Dataset entries
• • • •
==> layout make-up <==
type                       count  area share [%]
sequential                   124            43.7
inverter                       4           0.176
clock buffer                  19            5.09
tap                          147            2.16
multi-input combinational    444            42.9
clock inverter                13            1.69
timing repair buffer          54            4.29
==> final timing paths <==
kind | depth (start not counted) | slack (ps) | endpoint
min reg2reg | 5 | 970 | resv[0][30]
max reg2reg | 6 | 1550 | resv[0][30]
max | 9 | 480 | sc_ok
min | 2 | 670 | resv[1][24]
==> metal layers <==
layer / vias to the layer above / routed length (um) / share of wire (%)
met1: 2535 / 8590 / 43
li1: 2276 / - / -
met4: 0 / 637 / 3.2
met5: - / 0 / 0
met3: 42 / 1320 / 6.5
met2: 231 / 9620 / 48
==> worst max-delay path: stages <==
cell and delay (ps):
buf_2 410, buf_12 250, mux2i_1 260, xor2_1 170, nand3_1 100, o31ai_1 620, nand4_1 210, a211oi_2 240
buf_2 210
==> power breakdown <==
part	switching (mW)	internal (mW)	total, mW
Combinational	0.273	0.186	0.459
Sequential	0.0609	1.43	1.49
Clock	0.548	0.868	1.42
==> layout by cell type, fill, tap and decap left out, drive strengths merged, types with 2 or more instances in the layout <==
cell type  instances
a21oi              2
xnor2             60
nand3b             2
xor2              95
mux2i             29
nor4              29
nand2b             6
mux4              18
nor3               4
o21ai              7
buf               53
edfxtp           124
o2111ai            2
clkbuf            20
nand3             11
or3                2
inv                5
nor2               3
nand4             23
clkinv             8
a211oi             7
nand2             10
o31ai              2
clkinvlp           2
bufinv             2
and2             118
## config.mk

```make
export PLATFORM = sky130hd
export DESIGN_NAME = l2_port_queue_flat
export DESIGN_NICKNAME = d
export VERILOG_FILES = /design/src/hw/l2_arb_atomic_pkg.sv /design/src/hw/l2_arb_txn_pkg.sv /design/src/hw/l2_queue_if.sv /design/src/hw/l2_fifo.sv /design/src/hw/l2_port_queue.sv /design/src/flat_wrapper.sv
export VERILOG_INCLUDE_DIRS = /design/src /design/src/include
export SDC_FILE = /design/constraint.sdc
export NUM_CORES = 1
export LEC_CHECK = 0
export ABC_AREA = 1
export BUFFER_PORTS_ARGS = -buffer_cell sky130_fd_sc_hd__buf_2
export CORE_AREA = 3 3 165 151
export CTS_BUF_LIST = sky130_fd_sc_hd__clkbuf_8
export DETAILED_ROUTE_END_ITERATION = 8
export DIE_AREA = 0 0 168 154
export GPL_TIMING_DRIVEN = 0
export PLACE_DENSITY = 0.73
export SYNTH_ARGS = -nofsm -noshare
export SYNTH_HDL_FRONTEND = slang
export SYNTH_SLANG_ARGS = --single-unit
```

## constraint.sdc

```tcl
create_clock -name clk -period 5.7 [get_ports clk]
set_input_delay 0 -clock clk [delete_from_list [all_inputs] [get_ports clk]]
set_output_delay 0 -clock clk [all_outputs]
set_load 0.02 [all_outputs]
```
• • • •
=== Action item ===
Print the entries again so that each one matches exactly.

=== Response to the exercise ===
==> layout make-up <==
type                       count  area share [%]
sequential                   124            43.7
inverter                       4           0.176
clock buffer                  19            5.09
tap                          147            2.16
multi-input combinational    444            42.9
clock inverter                13            1.69
timing repair buffer          54            4.29
==> final timing paths <==
kind | depth (start not counted) | slack (ps) | endpoint
min reg2reg | 5 | 970 | resv[0][30]
max reg2reg | 6 | 1550 | resv[0][30]
max | 9 | 480 | sc_ok
min | 2 | 670 | resv[1][24]
==> metal layers <==
layer / vias to the layer above / routed length (um) / share of wire (%)
met1: 2535 / 8590 / 43
li1: 2276 / - / -
met4: 0 / 637 / 3.2
met5: - / 0 / 0
met3: 42 / 1320 / 6.5
met2: 231 / 9620 / 48
==> worst max-delay path: stages <==
cell and delay (ps):
buf_2 410, buf_12 250, mux2i_1 260, xor2_1 170, nand3_1 100, o31ai_1 620, nand4_1 210, a211oi_2 240
buf_2 210
==> power breakdown <==
part	switching (mW)	internal (mW)	total, mW
Combinational	0.273	0.186	0.459
Sequential	0.0609	1.43	1.49
Clock	0.548	0.868	1.42
==> layout by cell type, fill, tap and decap left out, drive strengths merged, types with 2 or more instances in the layout <==
cell type  instances
a21oi              2
xnor2             60
nand3b             2
xor2              95
mux2i             29
nor4              29
nand2b             6
mux4              18
nor3               4
o21ai              7
buf               53
edfxtp           124
o2111ai            2
clkbuf            20
nand3             11
or3                2
inv                5
nor2               3
nand4             23
clkinv             8
a211oi             7
nand2             10
o31ai              2
clkinvlp           2
bufinv             2
and2             118
## config.mk

```make
export PLATFORM = sky130hd
export DESIGN_NAME = l2_port_queue_flat
export DESIGN_NICKNAME = d
export VERILOG_FILES = /design/src/hw/l2_arb_atomic_pkg.sv /design/src/hw/l2_arb_txn_pkg.sv /design/src/hw/l2_queue_if.sv /design/src/hw/l2_fifo.sv /design/src/hw/l2_port_queue.sv /design/src/flat_wrapper.sv
export VERILOG_INCLUDE_DIRS = /design/src /design/src/include
export SDC_FILE = /design/constraint.sdc
export NUM_CORES = 1
export LEC_CHECK = 0
export ABC_AREA = 1
export BUFFER_PORTS_ARGS = -buffer_cell sky130_fd_sc_hd__buf_2
export CORE_AREA = 3 3 165 151
export CTS_BUF_LIST = sky130_fd_sc_hd__clkbuf_8
export DETAILED_ROUTE_END_ITERATION = 8
export DIE_AREA = 0 0 168 154
export GPL_TIMING_DRIVEN = 0
export PLACE_DENSITY = 0.73
export SYNTH_ARGS = -nofsm -noshare
export SYNTH_HDL_FRONTEND = slang
export SYNTH_SLANG_ARGS = --single-unit
```

## constraint.sdc

```tcl
create_clock -name clk -period 5.7 [get_ports clk]
set_input_delay 0 -clock clk [delete_from_list [all_inputs] [get_ports clk]]
set_output_delay 0 -clock clk [all_outputs]
set_load 0.02 [all_outputs]
```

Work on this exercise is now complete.